- REQUIRED ACTION: Whenever "decap" appears in a line, please copy that line from the data.

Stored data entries
────────

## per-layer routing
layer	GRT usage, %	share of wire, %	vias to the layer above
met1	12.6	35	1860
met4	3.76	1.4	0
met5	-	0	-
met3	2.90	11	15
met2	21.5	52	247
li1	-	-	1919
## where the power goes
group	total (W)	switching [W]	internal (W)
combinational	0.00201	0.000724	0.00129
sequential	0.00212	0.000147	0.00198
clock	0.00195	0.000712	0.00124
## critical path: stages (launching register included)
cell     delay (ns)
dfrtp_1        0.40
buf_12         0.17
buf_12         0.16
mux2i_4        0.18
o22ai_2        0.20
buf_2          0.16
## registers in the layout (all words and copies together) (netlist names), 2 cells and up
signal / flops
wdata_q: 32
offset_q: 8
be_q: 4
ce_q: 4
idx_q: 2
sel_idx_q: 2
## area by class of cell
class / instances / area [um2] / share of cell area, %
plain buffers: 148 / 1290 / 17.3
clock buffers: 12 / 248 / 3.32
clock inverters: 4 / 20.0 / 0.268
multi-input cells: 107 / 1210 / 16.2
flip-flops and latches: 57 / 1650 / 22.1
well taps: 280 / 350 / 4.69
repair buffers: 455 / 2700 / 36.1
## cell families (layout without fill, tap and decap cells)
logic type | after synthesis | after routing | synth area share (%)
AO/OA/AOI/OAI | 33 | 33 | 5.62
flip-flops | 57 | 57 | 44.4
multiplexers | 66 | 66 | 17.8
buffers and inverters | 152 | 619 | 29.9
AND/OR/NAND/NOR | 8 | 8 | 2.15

────────

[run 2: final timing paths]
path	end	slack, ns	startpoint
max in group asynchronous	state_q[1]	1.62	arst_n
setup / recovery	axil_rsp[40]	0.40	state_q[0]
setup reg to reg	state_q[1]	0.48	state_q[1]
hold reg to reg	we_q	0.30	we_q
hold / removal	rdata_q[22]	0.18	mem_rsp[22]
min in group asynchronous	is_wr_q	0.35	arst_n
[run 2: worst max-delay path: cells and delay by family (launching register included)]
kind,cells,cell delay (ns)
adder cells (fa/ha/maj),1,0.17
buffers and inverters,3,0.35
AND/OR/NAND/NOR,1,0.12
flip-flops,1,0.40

────────

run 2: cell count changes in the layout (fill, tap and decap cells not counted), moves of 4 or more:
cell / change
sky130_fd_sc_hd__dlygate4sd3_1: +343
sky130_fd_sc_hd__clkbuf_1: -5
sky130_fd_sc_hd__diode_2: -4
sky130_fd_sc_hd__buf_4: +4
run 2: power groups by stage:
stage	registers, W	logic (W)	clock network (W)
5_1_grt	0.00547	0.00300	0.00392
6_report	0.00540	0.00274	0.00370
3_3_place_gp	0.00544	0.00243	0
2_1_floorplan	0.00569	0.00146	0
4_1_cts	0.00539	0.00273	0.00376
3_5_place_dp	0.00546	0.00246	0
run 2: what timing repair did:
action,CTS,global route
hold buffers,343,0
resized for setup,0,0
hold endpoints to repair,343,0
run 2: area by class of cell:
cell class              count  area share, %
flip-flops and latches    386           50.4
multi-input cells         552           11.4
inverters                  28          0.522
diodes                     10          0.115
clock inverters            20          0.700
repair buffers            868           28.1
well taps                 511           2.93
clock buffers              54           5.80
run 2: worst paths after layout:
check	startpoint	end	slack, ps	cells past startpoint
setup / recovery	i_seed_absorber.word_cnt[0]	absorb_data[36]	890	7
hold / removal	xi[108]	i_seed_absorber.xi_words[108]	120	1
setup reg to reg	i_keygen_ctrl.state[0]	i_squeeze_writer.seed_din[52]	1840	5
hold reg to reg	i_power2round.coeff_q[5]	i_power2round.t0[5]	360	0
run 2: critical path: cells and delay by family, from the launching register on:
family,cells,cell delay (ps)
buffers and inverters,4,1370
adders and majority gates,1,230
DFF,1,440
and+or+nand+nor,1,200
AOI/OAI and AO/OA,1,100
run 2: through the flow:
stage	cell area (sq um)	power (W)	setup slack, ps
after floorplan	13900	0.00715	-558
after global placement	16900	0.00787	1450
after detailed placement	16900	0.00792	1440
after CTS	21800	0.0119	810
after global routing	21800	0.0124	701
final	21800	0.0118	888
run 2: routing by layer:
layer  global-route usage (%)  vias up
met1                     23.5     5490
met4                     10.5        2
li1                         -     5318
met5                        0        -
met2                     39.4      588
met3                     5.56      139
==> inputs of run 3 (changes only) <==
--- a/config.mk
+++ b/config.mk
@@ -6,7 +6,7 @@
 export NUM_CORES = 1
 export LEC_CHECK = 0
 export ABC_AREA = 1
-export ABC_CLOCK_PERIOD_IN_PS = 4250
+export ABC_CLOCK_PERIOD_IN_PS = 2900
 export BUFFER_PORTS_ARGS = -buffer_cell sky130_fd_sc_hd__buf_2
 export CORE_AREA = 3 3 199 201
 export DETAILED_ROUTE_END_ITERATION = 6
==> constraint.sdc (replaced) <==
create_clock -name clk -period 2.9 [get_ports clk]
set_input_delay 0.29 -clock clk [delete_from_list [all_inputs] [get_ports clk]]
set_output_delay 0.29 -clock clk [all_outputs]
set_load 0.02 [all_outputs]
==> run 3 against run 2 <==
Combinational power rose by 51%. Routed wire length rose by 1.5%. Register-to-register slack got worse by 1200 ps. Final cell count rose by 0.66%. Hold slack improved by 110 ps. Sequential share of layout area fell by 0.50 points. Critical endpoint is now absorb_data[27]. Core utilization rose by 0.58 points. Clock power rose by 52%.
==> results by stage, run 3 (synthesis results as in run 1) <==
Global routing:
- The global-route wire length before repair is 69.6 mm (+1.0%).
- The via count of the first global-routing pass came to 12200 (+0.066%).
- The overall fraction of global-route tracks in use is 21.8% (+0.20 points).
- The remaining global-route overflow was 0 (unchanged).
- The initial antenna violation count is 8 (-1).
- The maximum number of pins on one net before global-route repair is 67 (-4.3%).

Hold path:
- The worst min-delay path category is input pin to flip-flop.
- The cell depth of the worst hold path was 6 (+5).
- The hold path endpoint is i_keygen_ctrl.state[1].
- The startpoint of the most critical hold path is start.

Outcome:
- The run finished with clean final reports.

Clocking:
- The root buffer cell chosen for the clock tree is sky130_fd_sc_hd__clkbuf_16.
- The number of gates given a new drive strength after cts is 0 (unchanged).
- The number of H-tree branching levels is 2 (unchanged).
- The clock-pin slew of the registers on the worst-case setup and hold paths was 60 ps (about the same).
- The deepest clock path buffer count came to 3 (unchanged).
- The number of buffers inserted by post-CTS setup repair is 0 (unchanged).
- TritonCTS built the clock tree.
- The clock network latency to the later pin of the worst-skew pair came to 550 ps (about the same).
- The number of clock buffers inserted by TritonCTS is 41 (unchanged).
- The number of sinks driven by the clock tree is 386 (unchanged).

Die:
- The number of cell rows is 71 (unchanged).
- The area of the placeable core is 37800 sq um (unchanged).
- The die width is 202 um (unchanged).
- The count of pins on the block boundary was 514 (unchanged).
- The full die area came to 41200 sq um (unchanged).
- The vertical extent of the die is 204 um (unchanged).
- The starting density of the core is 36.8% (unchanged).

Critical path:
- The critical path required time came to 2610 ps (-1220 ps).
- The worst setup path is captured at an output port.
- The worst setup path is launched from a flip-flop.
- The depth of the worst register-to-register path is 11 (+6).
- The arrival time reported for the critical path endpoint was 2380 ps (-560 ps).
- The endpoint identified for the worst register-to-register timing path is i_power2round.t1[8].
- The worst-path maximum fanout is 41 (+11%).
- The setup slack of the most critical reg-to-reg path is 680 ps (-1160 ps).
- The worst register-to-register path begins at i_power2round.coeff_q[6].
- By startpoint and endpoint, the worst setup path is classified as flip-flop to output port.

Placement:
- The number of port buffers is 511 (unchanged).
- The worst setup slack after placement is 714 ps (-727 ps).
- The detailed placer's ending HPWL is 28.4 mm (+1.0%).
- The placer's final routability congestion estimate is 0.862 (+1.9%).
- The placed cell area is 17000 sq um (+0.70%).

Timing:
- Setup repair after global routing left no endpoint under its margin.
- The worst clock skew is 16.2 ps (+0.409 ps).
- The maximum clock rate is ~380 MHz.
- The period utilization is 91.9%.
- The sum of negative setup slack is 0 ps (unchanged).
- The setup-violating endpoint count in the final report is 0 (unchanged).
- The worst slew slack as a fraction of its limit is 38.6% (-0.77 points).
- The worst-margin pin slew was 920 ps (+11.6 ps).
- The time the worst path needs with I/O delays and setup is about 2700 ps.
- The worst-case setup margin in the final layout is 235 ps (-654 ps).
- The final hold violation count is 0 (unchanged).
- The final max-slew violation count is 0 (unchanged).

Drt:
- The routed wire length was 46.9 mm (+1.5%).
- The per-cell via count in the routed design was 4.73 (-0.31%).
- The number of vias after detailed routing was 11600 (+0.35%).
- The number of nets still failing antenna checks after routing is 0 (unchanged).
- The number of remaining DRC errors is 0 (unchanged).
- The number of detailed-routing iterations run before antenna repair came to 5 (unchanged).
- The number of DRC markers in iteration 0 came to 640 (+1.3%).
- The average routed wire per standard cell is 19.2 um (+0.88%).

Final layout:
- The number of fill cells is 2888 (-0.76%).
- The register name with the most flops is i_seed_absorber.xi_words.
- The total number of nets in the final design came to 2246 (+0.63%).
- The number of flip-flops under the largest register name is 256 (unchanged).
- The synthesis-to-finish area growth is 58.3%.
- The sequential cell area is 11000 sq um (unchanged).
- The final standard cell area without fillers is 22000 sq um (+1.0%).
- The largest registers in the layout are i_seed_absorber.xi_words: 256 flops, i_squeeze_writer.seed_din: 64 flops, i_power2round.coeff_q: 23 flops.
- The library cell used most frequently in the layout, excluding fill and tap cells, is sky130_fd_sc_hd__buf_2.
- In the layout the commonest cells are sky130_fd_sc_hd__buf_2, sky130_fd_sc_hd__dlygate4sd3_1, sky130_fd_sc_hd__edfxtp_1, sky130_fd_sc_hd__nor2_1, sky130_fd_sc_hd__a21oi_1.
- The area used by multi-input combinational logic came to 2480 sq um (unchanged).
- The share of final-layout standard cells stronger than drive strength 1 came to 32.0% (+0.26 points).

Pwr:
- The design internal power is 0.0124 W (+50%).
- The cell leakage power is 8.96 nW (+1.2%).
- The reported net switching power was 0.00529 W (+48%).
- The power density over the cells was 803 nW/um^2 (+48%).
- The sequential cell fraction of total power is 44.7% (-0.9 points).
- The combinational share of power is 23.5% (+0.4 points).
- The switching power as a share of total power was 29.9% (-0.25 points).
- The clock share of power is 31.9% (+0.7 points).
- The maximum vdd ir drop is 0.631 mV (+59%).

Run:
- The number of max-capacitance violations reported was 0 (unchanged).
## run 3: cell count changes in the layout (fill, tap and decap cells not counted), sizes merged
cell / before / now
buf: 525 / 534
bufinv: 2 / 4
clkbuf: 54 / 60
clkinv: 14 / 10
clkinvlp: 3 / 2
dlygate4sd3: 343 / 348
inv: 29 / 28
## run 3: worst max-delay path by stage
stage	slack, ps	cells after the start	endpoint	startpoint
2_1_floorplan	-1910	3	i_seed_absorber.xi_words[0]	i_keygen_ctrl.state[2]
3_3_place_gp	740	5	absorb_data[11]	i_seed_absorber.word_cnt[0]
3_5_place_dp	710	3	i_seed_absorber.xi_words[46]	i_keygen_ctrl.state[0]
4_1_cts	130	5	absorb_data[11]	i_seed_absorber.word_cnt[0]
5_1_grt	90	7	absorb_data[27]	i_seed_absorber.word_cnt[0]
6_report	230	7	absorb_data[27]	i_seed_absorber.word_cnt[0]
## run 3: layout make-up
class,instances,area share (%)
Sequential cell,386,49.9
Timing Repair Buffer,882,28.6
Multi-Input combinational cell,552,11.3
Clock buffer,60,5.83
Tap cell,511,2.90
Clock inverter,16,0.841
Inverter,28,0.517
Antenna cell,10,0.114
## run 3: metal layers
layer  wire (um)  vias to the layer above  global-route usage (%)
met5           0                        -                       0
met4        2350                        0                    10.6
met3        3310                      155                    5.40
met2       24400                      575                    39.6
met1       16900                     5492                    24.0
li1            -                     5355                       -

────────

- ANSWER TO THE EXERCISE:
## cell families (layout without fill, tap and decap cells)
run 2: cell count changes in the layout (fill, tap and decap cells not counted), moves of 4 or more:
## run 3: cell count changes in the layout (fill, tap and decap cells not counted), sizes merged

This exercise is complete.